Today, the global impact of COVID-19 across industries exceeds trillions of dollars, and every government and country is evaluating the sufficiency of their health infrastructure to deal with the COVID-19 pandemic. Consequently, to reduce the increasing rate of infections to their residents and citizens, they have implemented social distancing measures such as closing down all dine-in-restaurants and public venues.

These measures from the government's side are the right decision to curb this pandemic, and thus make it a necessity for the public and private sector to comply and find ways to navigate new business models to keep the economic activity ongoing. This regulation is both a loss and gain to different parties in the F&B sector supply chain, where dine-in only restaurants have customers cut off completely, and have to resort to delivery-only models to ensure the survival of their businesses.

With empty dining rooms, restaurants are depending on pickup and delivery orders more than ever. Amid the mandated dine-in restaurant closures, actual restaurant spaces are only relevant for preparing food-to-go, and consumers are more dependent on food delivery services than ever before. However, this challenge has created an uneven playing field and an unequal opportunity for delivery aggregators to run a one-sided show.

Related: First Person: The Impact The Coronavirus Pandemic Is Having On Our Startup, Our Customers, And Our MENA Region

Sheikha Al Mheiri, founder, MAD Investments

Sure, there’s a lot to feel good about when we support our local restaurants by ordering prepared meals that appear on our doorsteps with the touch of a screen. But what we need to understand is that we might actually be hurting our favorite restaurants by relying so heavily on food delivery apps. One of the problems is the business model. While diners only see orders and/or delivery fees added to their bills, the apps are actually profiting far more from a less-visible fee: for every meal delivered, those services charge restaurants a percentage of the entire order, around 30%.

Given the scale of the challenges facing the industry, and the surge in demand for online delivery services, it is incumbent on delivery companies to immediately lower their commission. To maintain the partnerships built with restaurants, apps will have to accommodate some extension of reduced fees. These companies need to understand the difficult situation people are in right now, and should want to help, instead of actively looking for maximum profit. For us to be able to sustain ourselves, we need the extra money.

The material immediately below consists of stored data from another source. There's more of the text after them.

$ cat config.mk
export PLATFORM = sky130hd
export DESIGN_NAME = vector_sequencer
export DESIGN_NICKNAME = d
export VERILOG_FILES = /design/src/rtl/vector_sequencer.sv
export SDC_FILE = /design/constraint.sdc
export NUM_CORES = 1
export LEC_CHECK = 0
export CAP_MARGIN = 0
export CORE_MARGIN = 5
export CORE_UTILIZATION = 50
export CTS_CLUSTER_DIAMETER = 200
export DETAILED_ROUTE_END_ITERATION = 8
export PLACE_DENSITY = 0.83
export SYNTH_ARGS = -nofsm -noshare
export SYNTH_HDL_FRONTEND = slang
export SYNTH_SLANG_ARGS = --single-unit
$ cat constraint.sdc
create_clock -name clk -period 2.35 [get_ports clk]
set_input_delay 0.47 -clock clk [delete_from_list [all_inputs] [get_ports clk]]
set_output_delay 0.47 -clock clk [all_outputs]
set_load 0.02 [all_outputs]
$ cat src/rtl/vector_sequencer.sv
`default_nettype none
// ============================================================================
// Module   : vector_sequencer
// Purpose  : Walks the eight {B,C,D} input vectors through a downstream stage,
//            holds each for HOLD_CYCLES, then checks Y_in against D&(B|~C).
// Revision : 1.0  initial release
// ============================================================================
module vector_sequencer #(
    parameter int HOLD_CYCLES = 2
) (
    input  logic       clk,
    input  logic       rst,
    input  logic       start,
    input  logic       Y_in,
    output logic       B,
    output logic       C,
    output logic       D,
    output logic       busy,
    output logic       done,
    output logic       pass,
    output logic [3:0] err_count,
    output logic [7:0] fail_vec
);

    localparam logic [3:0] c_hold_last = 4'(HOLD_CYCLES - 1);

    typedef enum logic [1:0] {
        S_IDLE  = 2'd0,
        S_APPLY = 2'd1,
        S_CHECK = 2'd2,
        S_DONE  = 2'd3
    } state_t;

    state_t     r_state;
    state_t     w_next;
    logic [2:0] r_idx;
    logic [3:0] r_hold;
    logic       r_b;
    logic       r_c;
    logic       r_d;
    logic       r_pass;
    logic [3:0] r_err;
    logic [7:0] r_fail;
    logic       w_exp;
    logic       w_mismatch;
    logic [3:0] w_err_next;
    logic       w_busy;
    logic       w_done;

    // Expected response is taken from the registered vector, not from r_idx.
    assign w_exp      = r_d & (r_b | ~r_c);
    assign w_mismatch = (r_state == S_CHECK) && (Y_in != w_exp);
    assign w_err_next = r_err + {3'b000, w_mismatch};

    always_ff @(posedge clk) begin
        if (rst) begin
            r_state <= S_IDLE;
        end else begin
            r_state <= w_next;
        end
    end

    always_comb begin
        w_next = r_state;
        w_busy = 1'b0;
        w_done = 1'b0;
        case (r_state)
            S_IDLE: begin
                if (start) w_next = S_APPLY;
            end
            S_APPLY: begin
                w_busy = 1'b1;
                if (r_hold == c_hold_last) w_next = S_CHECK;
            end
            S_CHECK: begin
                w_busy = 1'b1;
                w_next = (r_idx == 3'd7) ? S_DONE : S_APPLY;
            end
            S_DONE: begin
                w_done = 1'b1;
                if (start) w_next = S_APPLY;
            end
            default: w_next = S_IDLE;
        endcase
    end

    always_ff @(posedge clk) begin
        if (rst) begin
            r_idx  <= 3'd0;
            r_hold <= 4'd0;
            r_b    <= 1'b0;
            r_c    <= 1'b0;
            r_d    <= 1'b0;
            r_pass <= 1'b0;
            r_err  <= 4'd0;
            r_fail <= 8'd0;
        end else begin
            case (r_state)
                S_IDLE, S_DONE: begin
                    if (start) begin
                        r_idx  <= 3'd0;
                        r_hold <= 4'd0;
                        r_b    <= 1'b0;
                        r_c    <= 1'b0;
                        r_d    <= 1'b0;
                        r_pass <= 1'b0;
                        r_err  <= 4'd0;
                        r_fail <= 8'd0;
                    end
                end
                S_APPLY: begin
                    r_hold <= r_hold + 4'd1;
                end
                S_CHECK: begin
                    r_err <= w_err_next;
                    if (w_mismatch) r_fail[r_idx] <= 1'b1;
                    if (r_idx == 3'd7) begin
                        // Final verdict must include the result of this last check.
                        r_pass <= (w_err_next == 4'd0);
                    end else begin
                        r_idx             <= r_idx + 3'd1;
                        r_hold            <= 4'd0;
                        {r_b, r_c, r_d}   <= r_idx + 3'd1;
                    end
                end
                default: ;
            endcase
        end
    end

    assign B         = r_b;
    assign C         = r_c;
    assign D         = r_d;
    assign busy      = w_busy;
    assign done      = w_done;
    assign pass      = r_pass;
    assign err_count = r_err;
    assign fail_vec  = r_fail;

endmodule
`default_nettype wire
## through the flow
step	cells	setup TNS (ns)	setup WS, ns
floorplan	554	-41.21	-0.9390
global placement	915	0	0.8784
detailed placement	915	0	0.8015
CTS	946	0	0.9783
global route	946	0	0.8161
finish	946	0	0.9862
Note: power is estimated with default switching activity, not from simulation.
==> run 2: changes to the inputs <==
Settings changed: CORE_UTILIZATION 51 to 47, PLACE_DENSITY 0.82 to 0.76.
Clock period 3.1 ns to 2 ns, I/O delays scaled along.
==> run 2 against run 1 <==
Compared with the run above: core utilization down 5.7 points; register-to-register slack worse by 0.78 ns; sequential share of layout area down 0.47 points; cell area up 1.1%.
**src/rtl/lattice_fitness_engine.sv**
```systemverilog
// Fitness evaluator for lattice-particle individuals: streams in energy tables,
// scores each individual site by site and tracks the population's best member.
module lattice_fitness_engine #(
    parameter int INT8_LENGTH       = 8,
    parameter int ENERGY_LENGTH     = 4,
    parameter int PARTICLE_LENGTH   = 2,
    parameter int LATTICE_LENGTH    = 11,
    parameter int INDIVIDUAL_LENGTH = PARTICLE_LENGTH * LATTICE_LENGTH,
    parameter int IND_FIT_LENGTH    = 10,
    parameter int NUM_PARTICLE_TYPE = 3,
    parameter int PERIODIC          = 0
) (
    input  logic                         clk,
    input  logic                         rst,
    input  logic                         in_valid_self,
    input  logic [ENERGY_LENGTH-1:0]     self_energy_in,
    input  logic                         in_valid_interact,
    input  logic [ENERGY_LENGTH-1:0]     interact_energy_in,
    input  logic                         in_valid_ind,
    input  logic [INDIVIDUAL_LENGTH-1:0] ind_state_in,
    input  logic [INT8_LENGTH-1:0]       ind_mut_in,
    input  logic                         ind_last_in,
    output logic                         in_ready,
    output logic                         fit_valid,
    output logic [IND_FIT_LENGTH-1:0]    fit_o,
    output logic                         fit_invalid_o,
    output logic                         best_valid,
    output logic [IND_FIT_LENGTH-1:0]    Min_fit_o,
    output logic [INDIVIDUAL_LENGTH-1:0] Best_ind_state_o,
    output logic [INT8_LENGTH-1:0]       Best_ind_mut_o
);

    localparam int N   = NUM_PARTICLE_TYPE;
    localparam int NN  = N * N;
    localparam int PL  = PARTICLE_LENGTH;
    localparam int PL1 = PL + 1;
    localparam int FW  = IND_FIT_LENGTH;
    localparam int EW  = ENERGY_LENGTH;
    localparam int SW  = (N > 1) ? $clog2(N) : 1;
    localparam int IW  = (NN > 1) ? $clog2(NN) : 1;
    localparam int KW  = (LATTICE_LENGTH > 1) ? $clog2(LATTICE_LENGTH) : 1;

    localparam logic [PL:0]   N_EXT  = PL1'(NUM_PARTICLE_TYPE);
    localparam logic [SW-1:0] S_LAST = SW'(N - 1);
    localparam logic [IW-1:0] I_LAST = IW'(NN - 1);
    localparam logic [KW-1:0] K_LAST = KW'(LATTICE_LENGTH - 1);

    localparam logic [1:0] S_IDLE = 2'd0;
    localparam logic [1:0] S_EVAL = 2'd1;
    localparam logic [1:0] S_DONE = 2'd2;
    localparam logic [1:0] S_BEST = 2'd3;

    logic [EW-1:0] self_tab  [N];
    logic [EW-1:0] inter_tab [NN];

    logic [SW-1:0] ptr_s;
    logic [IW-1:0] ptr_i;
    logic          self_loaded;
    logic          inter_loaded;

    logic [1:0]                   fsm_state;
    logic [KW-1:0]                k;
    logic [FW-1:0]                acc;
    logic                         invalid;
    logic [INDIVIDUAL_LENGTH-1:0] shift_reg;
    logic [PL-1:0]                first_code;
    logic [INDIVIDUAL_LENGTH-1:0] ind_state;
    logic [INT8_LENGTH-1:0]       ind_mut;
    logic                         ind_last;

    logic                         best_held;
    logic [FW-1:0]                best_fit;
    logic [INDIVIDUAL_LENGTH-1:0] best_state;
    logic [INT8_LENGTH-1:0]       best_mut;

    logic [PL-1:0] cur_code;
    logic [PL-1:0] nxt_code;
    logic          cur_ok;
    logic          nxt_ok;
    logic          has_bond;
    logic [SW-1:0] safe_cur;
    logic [SW-1:0] safe_nxt;
    logic [IW-1:0] inter_idx;
    logic [EW-1:0] self_e;
    logic [EW-1:0] bond_e;
    logic [EW:0]   step;
    logic [FW:0]   sum;
    logic [FW-1:0] acc_next;
    logic [FW-1:0] final_fit;
    logic          accept;

    // The flag that gates in_ready during a best_valid pulse keeps a new
    // population from starting while the previous best is being reported.
    assign in_ready = (fsm_state == S_IDLE) && self_loaded && inter_loaded && !best_valid;
    assign accept   = in_valid_ind && in_ready;

    always_ff @(posedge clk or posedge rst) begin
        if (rst) begin
            ptr_s       <= '0;
            self_loaded <= 1'b0;
        end else if (in_valid_self) begin
            if (ptr_s == '0) begin
                self_loaded <= 1'b0;
            end
            if (ptr_s == S_LAST) begin
                ptr_s       <= '0;
                self_loaded <= 1'b1;
            end else begin
                ptr_s <= ptr_s + 1'b1;
            end
        end else begin
            ptr_s <= '0;
        end
    end

    always_ff @(posedge clk or posedge rst) begin
        if (rst) begin
            ptr_i        <= '0;
            inter_loaded <= 1'b0;
        end else if (in_valid_interact) begin
            if (ptr_i == '0) begin
                inter_loaded <= 1'b0;
            end
            if (ptr_i == I_LAST) begin
                ptr_i        <= '0;
                inter_loaded <= 1'b1;
            end else begin
                ptr_i <= ptr_i + 1'b1;
            end
        end else begin
            ptr_i <= '0;
        end
    end

    // Table storage has no reset; contents are only trusted once the loaded flags are set.
    always_ff @(posedge clk) begin
        if (in_valid_self) begin
            self_tab[ptr_s] <= self_energy_in;
        end
        if (in_valid_interact) begin
            inter_tab[ptr_i] <= interact_energy_in;
        end
    end

    always_comb begin
        cur_code  = shift_reg[PL-1:0];
        nxt_code  = (k == K_LAST) ? first_code : shift_reg[2*PL-1:PL];
        has_bond  = (k != K_LAST) || (PERIODIC != 0);
        cur_ok    = ({1'b0, cur_code} < N_EXT);
        nxt_ok    = ({1'b0, nxt_code} < N_EXT);
        safe_cur  = cur_ok ? SW'(cur_code) : '0;
        safe_nxt  = nxt_ok ? SW'(nxt_code) : '0;
        inter_idx = IW'(safe_cur) * IW'(N) + IW'(safe_nxt);
        self_e    = self_tab[safe_cur];
        bond_e    = has_bond ? inter_tab[inter_idx] : '0;
        step      = {1'b0, self_e} + {1'b0, bond_e};
        sum       = {1'b0, acc} + (FW+1)'(step);
        acc_next  = sum[FW] ? '1 : sum[FW-1:0];
        final_fit = invalid ? '1 : acc;
    end

    // Outputs are registered and default to zero so they read 0 outside their pulses.
    always_ff @(posedge clk or posedge rst) begin
        if (rst) begin
            fsm_state        <= S_IDLE;
            k                <= '0;
            acc              <= '0;
            invalid          <= 1'b0;
            shift_reg        <= '0;
            first_code       <= '0;
            ind_state        <= '0;
            ind_mut          <= '0;
            ind_last         <= 1'b0;
            best_held        <= 1'b0;
            best_fit         <= '0;
            best_state       <= '0;
            best_mut         <= '0;
            fit_valid        <= 1'b0;
            fit_o            <= '0;
            fit_invalid_o    <= 1'b0;
            best_valid       <= 1'b0;
            Min_fit_o        <= '0;
            Best_ind_state_o <= '0;
            Best_ind_mut_o   <= '0;
        end else begin
            fit_valid        <= 1'b0;
            fit_o            <= '0;
            fit_invalid_o    <= 1'b0;
            best_valid       <= 1'b0;
            Min_fit_o        <= '0;
            Best_ind_state_o <= '0;
            Best_ind_mut_o   <= '0;
            case (fsm_state)
                S_IDLE: begin
                    if (accept) begin
                        ind_state  <= ind_state_in;
                        ind_mut    <= ind_mut_in;
                        ind_last   <= ind_last_in;
                        shift_reg  <= ind_state_in;
                        first_code <= ind_state_in[PL-1:0];
                        acc        <= '0;
                        invalid    <= 1'b0;
                        k          <= '0;
                        fsm_state  <= S_EVAL;
                    end
                end
                S_EVAL: begin
                    acc       <= acc_next;
                    shift_reg <= shift_reg >> PL;
                    if (!cur_ok) begin
                        invalid <= 1'b1;
                    end
                    if (k == K_LAST) begin
                        fsm_state <= S_DONE;
                    end else begin
                        k <= k + 1'b1;
                    end
                end
                S_DONE: begin
                    fit_valid     <= 1'b1;
                    fit_o         <= final_fit;
                    fit_invalid_o <= invalid;
                    // Strict compare: on a tie the earlier individual stays best.
                    if (!best_held || (final_fit < best_fit)) begin
                        best_held  <= 1'b1;
                        best_fit   <= final_fit;
                        best_state <= ind_state;
                        best_mut   <= ind_mut;
                    end
                    fsm_state <= ind_last ? S_BEST : S_IDLE;
                end
                S_BEST: begin
                    best_valid       <= 1'b1;
                    Min_fit_o        <= best_fit;
                    Best_ind_state_o <= best_state;
                    Best_ind_mut_o   <= best_mut;
                    best_held        <= 1'b0;
                    best_fit         <= '0;
                    best_state       <= '0;
                    best_mut         <= '0;
                    fsm_state        <= S_IDLE;
                end
                default: fsm_state <= S_IDLE;
            endcase
        end
    end

endmodule

```
--- src/rtl/log_prob_nll_reader.sv ---
// Row reader for log-softmax output: tracks argmax, max and target NLL per row.
// One element per accepted beat; the result is held until the downstream side takes it.
module log_prob_nll_reader #(
   parameter int N     = 16,
   parameter int IDX_W = $clog2(N)
) (
   input  logic             clk,
   input  logic             rst,
   input  logic             valid_in,
   output logic             ready_in,
   input  logic [31:0]      input_data,
   input  logic [IDX_W:0]   target_idx,
   output logic             valid_out,
   input  logic             ready_out,
   output logic [IDX_W-1:0] argmax_idx,
   output logic [31:0]      max_data,
   output logic [31:0]      loss_data,
   output logic             err_out
);

   typedef enum logic {ACCUM, HOLD} state_t;

   localparam logic [31:0] SAT_POS = 32'h7FFF_FFFF;
   localparam logic [31:0] MOST_NEG = 32'h8000_0000;

   state_t             state_q, state_d;
   logic [IDX_W-1:0]   cnt_q, cnt_d;
   logic signed [31:0] max_q, max_d;
   logic [IDX_W-1:0]   amax_q, amax_d;
   logic [IDX_W:0]     tgt_q, tgt_d;
   logic [31:0]        tval_q, tval_d;
   logic               vld_q, vld_d;
   logic [IDX_W-1:0]   oidx_q, oidx_d;
   logic [31:0]        omax_q, omax_d;
   logic [31:0]        loss_q, loss_d;
   logic               err_q, err_d;

   logic               acc, first, last, tgt_oob;
   logic [IDX_W:0]     tgt_cur;
   logic signed [31:0] rmax;
   logic [IDX_W-1:0]   ridx;
   logic [31:0]        tv_cur;

   // ready_in comes from registered state only; rst gates it during reset
   assign ready_in   = (state_q == ACCUM) && !rst;
   assign acc        = valid_in && ready_in;
   assign valid_out  = vld_q;
   assign argmax_idx = oidx_q;
   assign max_data   = omax_q;
   assign loss_data  = loss_q;
   assign err_out    = err_q;

   always_ff @(posedge clk or posedge rst) begin
      if (rst) begin
         state_q <= ACCUM;
         cnt_q   <= '0;
         max_q   <= '0;
         amax_q  <= '0;
         tgt_q   <= '0;
         tval_q  <= '0;
         vld_q   <= 1'b0;
         oidx_q  <= '0;
         omax_q  <= '0;
         loss_q  <= '0;
         err_q   <= 1'b0;
      end else begin
         state_q <= state_d;
         cnt_q   <= cnt_d;
         max_q   <= max_d;
         amax_q  <= amax_d;
         tgt_q   <= tgt_d;
         tval_q  <= tval_d;
         vld_q   <= vld_d;
         oidx_q  <= oidx_d;
         omax_q  <= omax_d;
         loss_q  <= loss_d;
         err_q   <= err_d;
      end
   end

   always_comb begin
      state_d = state_q;
      cnt_d   = cnt_q;
      max_d   = max_q;
      amax_d  = amax_q;
      tgt_d   = tgt_q;
      tval_d  = tval_q;
      vld_d   = vld_q;
      oidx_d  = oidx_q;
      omax_d  = omax_q;
      loss_d  = loss_q;
      err_d   = err_q;

      first   = (cnt_q == '0);
      last    = (cnt_q == IDX_W'(N - 1));
      tgt_cur = first ? target_idx : tgt_q;
      tgt_oob = (tgt_cur >= (IDX_W + 1)'(N));

      // strict compare: ties keep the earlier index
      if (first || ($signed(input_data) > max_q)) begin
         rmax = $signed(input_data);
         ridx = cnt_q;
      end else begin
         rmax = max_q;
         ridx = amax_q;
      end
      tv_cur = ({1'b0, cnt_q} == tgt_cur) ? input_data : tval_q;

      unique case (state_q)
         ACCUM: begin
            if (acc) begin
               cnt_d  = last ? '0 : cnt_q + IDX_W'(1);
               max_d  = rmax;
               amax_d = ridx;
               tgt_d  = tgt_cur;
               tval_d = tv_cur;
               if (last) begin
                  vld_d   = 1'b1;
                  oidx_d  = ridx;
                  omax_d  = rmax;
                  err_d   = tgt_oob;
                  loss_d  = (tgt_oob || tv_cur == MOST_NEG) ? SAT_POS : 32'(-tv_cur);
                  state_d = HOLD;
               end
            end
         end
         HOLD: begin
            if (ready_out) begin
               vld_d   = 1'b0;
               state_d = ACCUM;
            end
         end
      endcase
   end

endmodule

There needs to be a sense of togetherness by all the parties involved -the consumers, restaurants, and apps- to make sure food delivery is more accessible. People using mobile and online apps have to understand that the expenses fall on the restaurant, and that the fees imposed to us are greater than fees for customers. The delivery fees aren’t how these apps make money- it’s the commission on the total order. But these are desperate times, which is why many restaurant operators have found themselves signing on with these apps.

Given this scenario, food delivery companies are booming right now, and restaurants are barely hanging on. While globally industry stakeholders join forces to braise through the storm, splitting the impact in varying proportions, here in the UAE, we are yet to see a similar trend. For example, DoorDash, a US-based aggregator, has announced that to help independent restaurants the platform will offer zero commission for 30 days, and waive commission fees on pick-up and delivery orders for existing partners.

It is with this idea in mind that I and my peers in the UAE’s F&B arena have initiated the CAP@10 initiative, which is basically a call to delivery apps to cap their commission at 10%. This initiative of CAP@TEN is neither a permanent campaign, nor an absurd attempt to break the bank for these delivery aggregators. In essence, what they give up in reduced commission, they are sure to make it up through a heightened demand for their services.

 
 
 
 
 
 
 
 
 
 
 
 
 
 
 

A post shared by SheikhaA.Almheiri (@sheikhaa.almheiri) on

Looking at it from a different angle, it’s a basic call for these entities to be socially responsible, and to take their fair share in supporting the F&B industry period in these unpredictable and hard times. For some of these delivery apps, they are trading in the stock exchange- for them, this is just a little hiccup. What’s in line for us, however, is not just loss of business, but loss of jobs and welfare as well.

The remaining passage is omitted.